WHAT IS EXPECTED: When the word "buffers" shows up in a line of the data below, copy that whole line.

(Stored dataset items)
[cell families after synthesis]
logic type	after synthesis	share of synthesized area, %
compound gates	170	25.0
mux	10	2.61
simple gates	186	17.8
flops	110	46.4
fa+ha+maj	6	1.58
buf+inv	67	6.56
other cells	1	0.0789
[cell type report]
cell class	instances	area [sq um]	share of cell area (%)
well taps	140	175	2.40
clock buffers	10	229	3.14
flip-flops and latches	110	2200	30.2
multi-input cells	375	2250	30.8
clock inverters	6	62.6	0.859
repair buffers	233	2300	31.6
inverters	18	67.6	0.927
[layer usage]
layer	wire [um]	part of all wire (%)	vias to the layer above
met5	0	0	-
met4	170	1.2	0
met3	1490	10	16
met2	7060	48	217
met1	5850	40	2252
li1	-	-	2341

RESULT:
clock buffers	10	229	3.14
repair buffers	233	2300	31.6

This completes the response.